** TASK DATA follows **

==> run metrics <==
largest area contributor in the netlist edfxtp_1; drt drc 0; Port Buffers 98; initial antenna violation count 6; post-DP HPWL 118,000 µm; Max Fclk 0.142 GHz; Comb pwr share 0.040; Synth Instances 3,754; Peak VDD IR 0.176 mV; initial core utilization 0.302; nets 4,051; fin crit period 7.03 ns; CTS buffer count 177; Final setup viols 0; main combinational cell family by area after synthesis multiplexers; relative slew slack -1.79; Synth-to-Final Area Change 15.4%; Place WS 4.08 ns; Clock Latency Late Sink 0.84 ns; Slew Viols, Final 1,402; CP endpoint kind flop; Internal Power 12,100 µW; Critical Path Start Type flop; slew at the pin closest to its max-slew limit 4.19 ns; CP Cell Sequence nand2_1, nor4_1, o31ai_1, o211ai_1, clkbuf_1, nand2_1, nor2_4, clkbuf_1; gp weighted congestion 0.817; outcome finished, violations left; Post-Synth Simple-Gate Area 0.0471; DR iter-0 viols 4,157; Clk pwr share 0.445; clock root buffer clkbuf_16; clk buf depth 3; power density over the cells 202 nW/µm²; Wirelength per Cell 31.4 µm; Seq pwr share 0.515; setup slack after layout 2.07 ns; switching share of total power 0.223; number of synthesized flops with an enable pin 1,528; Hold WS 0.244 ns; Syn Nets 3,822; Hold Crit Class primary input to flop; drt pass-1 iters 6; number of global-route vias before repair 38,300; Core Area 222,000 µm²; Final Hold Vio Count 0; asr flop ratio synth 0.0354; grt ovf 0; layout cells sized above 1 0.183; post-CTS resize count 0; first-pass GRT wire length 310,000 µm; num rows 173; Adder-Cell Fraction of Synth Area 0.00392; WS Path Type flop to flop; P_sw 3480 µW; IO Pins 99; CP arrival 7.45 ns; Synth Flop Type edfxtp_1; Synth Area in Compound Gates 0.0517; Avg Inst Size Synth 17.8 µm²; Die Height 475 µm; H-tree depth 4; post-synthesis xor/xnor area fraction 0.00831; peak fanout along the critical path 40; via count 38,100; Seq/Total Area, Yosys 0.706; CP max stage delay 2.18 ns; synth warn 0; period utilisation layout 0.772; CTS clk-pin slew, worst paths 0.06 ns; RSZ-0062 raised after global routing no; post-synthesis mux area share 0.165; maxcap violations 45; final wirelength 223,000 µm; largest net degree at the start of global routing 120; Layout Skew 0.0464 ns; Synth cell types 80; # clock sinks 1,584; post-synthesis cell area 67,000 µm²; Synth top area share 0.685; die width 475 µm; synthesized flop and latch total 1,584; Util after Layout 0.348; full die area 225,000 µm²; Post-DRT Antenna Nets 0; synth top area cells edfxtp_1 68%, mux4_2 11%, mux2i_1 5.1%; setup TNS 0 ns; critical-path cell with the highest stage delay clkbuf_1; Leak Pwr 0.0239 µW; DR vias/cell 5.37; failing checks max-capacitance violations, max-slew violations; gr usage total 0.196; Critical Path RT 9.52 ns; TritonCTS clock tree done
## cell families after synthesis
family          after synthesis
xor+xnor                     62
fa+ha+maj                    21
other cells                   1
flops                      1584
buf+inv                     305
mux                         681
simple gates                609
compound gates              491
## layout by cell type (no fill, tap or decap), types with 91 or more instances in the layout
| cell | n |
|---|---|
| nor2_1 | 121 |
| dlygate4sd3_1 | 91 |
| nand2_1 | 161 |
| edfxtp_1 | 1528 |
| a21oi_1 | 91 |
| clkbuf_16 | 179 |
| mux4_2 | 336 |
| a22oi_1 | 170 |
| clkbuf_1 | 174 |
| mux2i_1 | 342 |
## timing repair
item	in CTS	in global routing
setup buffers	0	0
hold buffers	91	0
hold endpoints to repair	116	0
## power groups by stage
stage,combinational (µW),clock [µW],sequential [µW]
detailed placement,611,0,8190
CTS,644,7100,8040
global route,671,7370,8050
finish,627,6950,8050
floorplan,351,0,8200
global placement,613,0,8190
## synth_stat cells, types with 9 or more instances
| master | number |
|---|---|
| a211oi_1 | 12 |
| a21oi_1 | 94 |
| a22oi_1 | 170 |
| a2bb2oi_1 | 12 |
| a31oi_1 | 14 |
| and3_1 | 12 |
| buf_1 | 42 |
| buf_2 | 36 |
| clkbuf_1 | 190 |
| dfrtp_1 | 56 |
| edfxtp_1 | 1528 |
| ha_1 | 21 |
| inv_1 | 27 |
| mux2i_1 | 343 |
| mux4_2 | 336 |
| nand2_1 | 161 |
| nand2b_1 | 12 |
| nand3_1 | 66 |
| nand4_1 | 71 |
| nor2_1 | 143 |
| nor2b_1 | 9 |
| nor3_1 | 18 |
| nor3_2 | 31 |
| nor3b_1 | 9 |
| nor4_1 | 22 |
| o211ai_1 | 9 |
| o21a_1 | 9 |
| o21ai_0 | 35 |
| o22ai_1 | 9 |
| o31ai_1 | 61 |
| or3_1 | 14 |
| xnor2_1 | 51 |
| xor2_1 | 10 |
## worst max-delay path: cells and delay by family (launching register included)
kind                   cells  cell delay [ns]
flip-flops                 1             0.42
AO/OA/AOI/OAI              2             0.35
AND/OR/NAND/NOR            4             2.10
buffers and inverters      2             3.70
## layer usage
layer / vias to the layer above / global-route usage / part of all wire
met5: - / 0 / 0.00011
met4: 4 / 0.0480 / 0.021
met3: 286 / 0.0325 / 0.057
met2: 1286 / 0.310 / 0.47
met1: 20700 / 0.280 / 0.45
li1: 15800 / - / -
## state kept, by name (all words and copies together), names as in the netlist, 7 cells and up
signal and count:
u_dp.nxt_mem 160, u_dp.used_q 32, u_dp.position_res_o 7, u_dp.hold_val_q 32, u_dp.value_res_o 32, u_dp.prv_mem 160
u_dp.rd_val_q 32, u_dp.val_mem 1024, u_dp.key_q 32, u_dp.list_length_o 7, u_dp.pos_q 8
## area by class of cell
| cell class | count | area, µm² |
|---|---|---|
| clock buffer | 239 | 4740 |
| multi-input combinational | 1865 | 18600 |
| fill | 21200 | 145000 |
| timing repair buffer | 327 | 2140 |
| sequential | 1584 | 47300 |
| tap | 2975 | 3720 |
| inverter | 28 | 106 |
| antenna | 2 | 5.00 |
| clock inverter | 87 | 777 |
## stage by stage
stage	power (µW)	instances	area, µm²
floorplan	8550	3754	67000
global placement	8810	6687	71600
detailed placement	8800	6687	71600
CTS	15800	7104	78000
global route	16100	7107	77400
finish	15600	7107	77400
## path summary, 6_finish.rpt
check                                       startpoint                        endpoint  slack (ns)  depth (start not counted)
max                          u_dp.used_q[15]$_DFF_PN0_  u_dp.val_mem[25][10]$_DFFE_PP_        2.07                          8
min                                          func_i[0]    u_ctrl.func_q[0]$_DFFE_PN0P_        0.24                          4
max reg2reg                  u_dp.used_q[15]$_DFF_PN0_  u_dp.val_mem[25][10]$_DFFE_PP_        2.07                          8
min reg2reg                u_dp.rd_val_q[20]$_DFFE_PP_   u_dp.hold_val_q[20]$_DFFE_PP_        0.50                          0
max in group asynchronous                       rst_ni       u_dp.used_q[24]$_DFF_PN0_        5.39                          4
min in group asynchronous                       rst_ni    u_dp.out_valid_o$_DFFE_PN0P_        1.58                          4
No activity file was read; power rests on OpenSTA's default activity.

** End of TASK DATA **

### [WHAT TO WORK ON]
Copy every line from the entries that contains the word "placement".

### [TASK RESULT]
detailed placement,611,0,8190
global placement,613,0,8190
global placement	8810	6687	71600
detailed placement	8800	6687	71600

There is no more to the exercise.